Doing that, you can avoid selecting more than once (although it's trivial in terms of speed as long as you store your selection vector rather than re-calculate).
Here's a solution using apply:
myMatrix1 <- data.frame(sampleIDs=c(19990224,20000224),begin=c(4,5),finish=c(5,6))
myMatrix2 <- data.frame(begin=c(0,11),finish=c(10,367),sed=c(1.002,2.01),boreWidth=c(.014,.056))
glommer <- function(x,myMatrix2) {
x[4:5] <- as.numeric(myMatrix2[ myMatrix2$begin <= x["begin"] & myMatrix2$finish >= x["finish"], c("sed","boreWidth") ])
names(x)[4:5] <- c("sed","boreWidth")
return( x )
}
> t(apply( myMatrix1, 1, glommer, myMatrix2=myMatrix2))
sampleIDs begin finish sed boreWidth
[1,] 19990224 4 5 1.002 0.014
[2,] 20000224 5 6 1.002 0.014
I used apply and stored everything as numeric. Other approaches would be to return a data.frame and have the sampleIDs and begin, finish be ints. That might avoid some problems with floating point error.

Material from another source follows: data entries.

Background: an optimization exercise with open tools, aiming at small area, a short achievable clock period and few clock cycles per item. Do not read the settings as production practice.
Function was checked by simulation only, so behaviour that the tests miss may differ from the original.

## fp_top
module fp_top
#(
    parameter fp_pkg::fp_format_e  FP_FORMAT   = fp_pkg::FP32,
    parameter fp_pkg::int_format_e INT_FORMAT  = fp_pkg::INT32,
    parameter logic        RISCV_MODE  = 1'b0
)
(
    input clk_i,
    input rst_i,
    input start_i,
    output logic ready_o,
    input [63:0] a_i,
    input [63:0] b_i,
    input [63:0] c_i,
    input fp_pkg::roundmode_e rnd_i,
    input fp_pkg::float_op_e op_i,
    input [1:0] op_modify_i,
    output logic [63:0] result_o,
    output logic valid_o,
    output fp_pkg::status_t flags_o
);
==> flow/config.mk <==
export PLATFORM = sky130hd
export DESIGN_NAME = fp_top
export DESIGN_NICKNAME = fp_top
export VERILOG_FILES = /design/flow/design.v
export SDC_FILE = /design/flow/constraint.sdc
export NUM_CORES = 8
export LEC_CHECK = 0
export CAP_MARGIN = 20
export CORE_MARGIN = 2
export CORE_UTILIZATION = 40
export SETUP_SLACK_MARGIN = 5
export SLEW_MARGIN = 20
export SYNTH_HIERARCHICAL = 1
export SYNTH_MINIMUM_KEEP_SIZE = 200
==> flow/constraint.sdc <==
create_clock -name core_clock -period 20.0 [get_ports {clk_i}]
set_input_delay 4.0000 -clock core_clock [delete_from_list [all_inputs] [get_ports {clk_i}]]
set_output_delay 4.0000 -clock core_clock [all_outputs]
set_load 0.01 [all_outputs]
run.sh (not shown) runs the stock make flow with config.mk's settings and CLKGATE_MAP_FILE= SYNTH_SCRIPT=/design/flow/synth_recipe.tcl, a recipe that flattens the netlist after the stock synthesis.
Testbench counts at the start, summed over its fixed seeds: cycles 35,466, ops 24,000.
Then changed:
--- a/flow/design.v
+++ b/flow/design.v
@@ -1196,32 +1196,34 @@
         result_o.mant = mant_o;
         result_o.exp = exp_o;
     end
 end
 assign urnd.u_result = result_o;
 assign urnd.rs = rs_o;
 assign urnd.round_en = round_en_o;
 assign urnd.invalid = invalid_i;
 assign urnd.exp_cout = exp_cout_o;
 assign urnd_result_o = urnd;
 endmodule
 module fp_mul_head
+#(
+    parameter fp_pkg::fp_format_e FP_FORMAT = fp_pkg::FP32
+)
 (
     input  [31:0] a_i,
     input  [31:0] b_i,
     output logic [47:0] prod_o,      
     output logic [9:0]  expa_o,      
     output logic [9:0]  expb_o       
 );
-localparam fp_pkg::fp_format_e FP_FORMAT = fp_pkg::FP32;
 localparam int unsigned FP_WIDTH   = fp_pkg::fp_width(FP_FORMAT);
 localparam int unsigned EXP_WIDTH  = fp_pkg::exp_bits(FP_FORMAT);
 localparam int unsigned MANT_WIDTH = fp_pkg::man_bits(FP_FORMAT);
 localparam int unsigned BIAS       = (2**(EXP_WIDTH-1)-1);
 function logic sign(input logic [FP_WIDTH-1:0] val);
     sign = val[FP_WIDTH-1];
 endfunction
 function logic [EXP_WIDTH-1:0] exp(input logic [FP_WIDTH-1:0] val);
     exp = val[FP_WIDTH-2-:EXP_WIDTH];
 endfunction
 function logic [MANT_WIDTH-1:0] mant(input logic [FP_WIDTH-1:0] val);
     mant = val[FP_WIDTH-2-EXP_WIDTH:0];
@@ -5992,25 +5994,25 @@
     add_urpr_mant_q <= add_urpr_mant;
     add_urpr_exp_q  <= add_urpr_exp;
     add_shamt_q     <= add_shamt;
     add_sticky_q    <= add_sticky;
 end
 logic mul_done;
 assign mul_done = mul_start;
 logic [FP_WIDTH-1:0] m_a_fp;
 assign m_a_fp = {a_fp[FP_WIDTH-1] ^ ((op_i == fp_pkg::FMADD) & op_modify_i[1]), a_fp[FP_WIDTH-2:0]};
 logic [47:0] m_prod;
 logic [9:0]  m_expa;
 logic [9:0]  m_expb;
-fp_mul_head fp_mul_head_inst
+fp_mul_head #(.FP_FORMAT(FP_FORMAT)) fp_mul_head_inst
 (
     .a_i(m_a_fp),
     .b_i(b_fp),
     .prod_o(m_prod),
     .expa_o(m_expa),
     .expb_o(m_expb)
 );
 logic [47:0] m_prod_q;
 logic [9:0]  m_expa_q;
 logic [9:0]  m_expb_q;
 logic [31:0] m_a_q;
 logic [31:0] m_b_q;
Outcome:
- The new run completed without violations
- final cell count decreases by 1.4%
- core utilization increases by 0.95 points
- via count decreases by 0.84%
- first-iteration DRC count decreases by 3.1%
Testbench counts after the change, summed over its fixed seeds: cycles 35,466, ops 24,000.

what the ideal ports hide:
How much do the figures lean on ideal ports? The routed layouts below were timed once more, with nothing changed but the port constraints. Step 1 sets driving cells, clkbuf_16 on the clock port and buf_2 on the other inputs (assumed; they add their load-dependent delay and slew). Step 2 adds t to the input delays and takes it off the output delays; t is the mean of the earliest and latest rising clock arrival at the registers after step 1. Input paths then give back, and output paths get back, about the clock's delay inside the block. Three values: ideal, step 1, step 2; two values: the first two.
| run | shift t [ns] | slack for setup (ns) | hold slack, ns | latest minus earliest clock arrival (ns) | cell pins on the clock port's net |
|---|---|---|---|---|---|
| the first run | 0.824 | 5.162 / 5.101 / 4.354 | 0.348 / 0.348 / 0.348 | 0.087 / 0.087 | 1 |
| the second run | 0.844 | 5.122 / 5.009 / 4.496 | 0.352 / 0.352 / 0.352 | 0.068 / 0.068 | 1 |
After both steps every run listed still meets setup and hold. The setup slack of the first run, which loses most, moves by -0.061 ns with the drivers and by -0.808 ns with both steps.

This solution assumes there are no boundary cases (e.g. the begin, finish times of myMatrix1 are entirely contained within the begin, finish times of the other). If your data is more complicated, just change the glommer() function. How you want to handle that is a substantive question.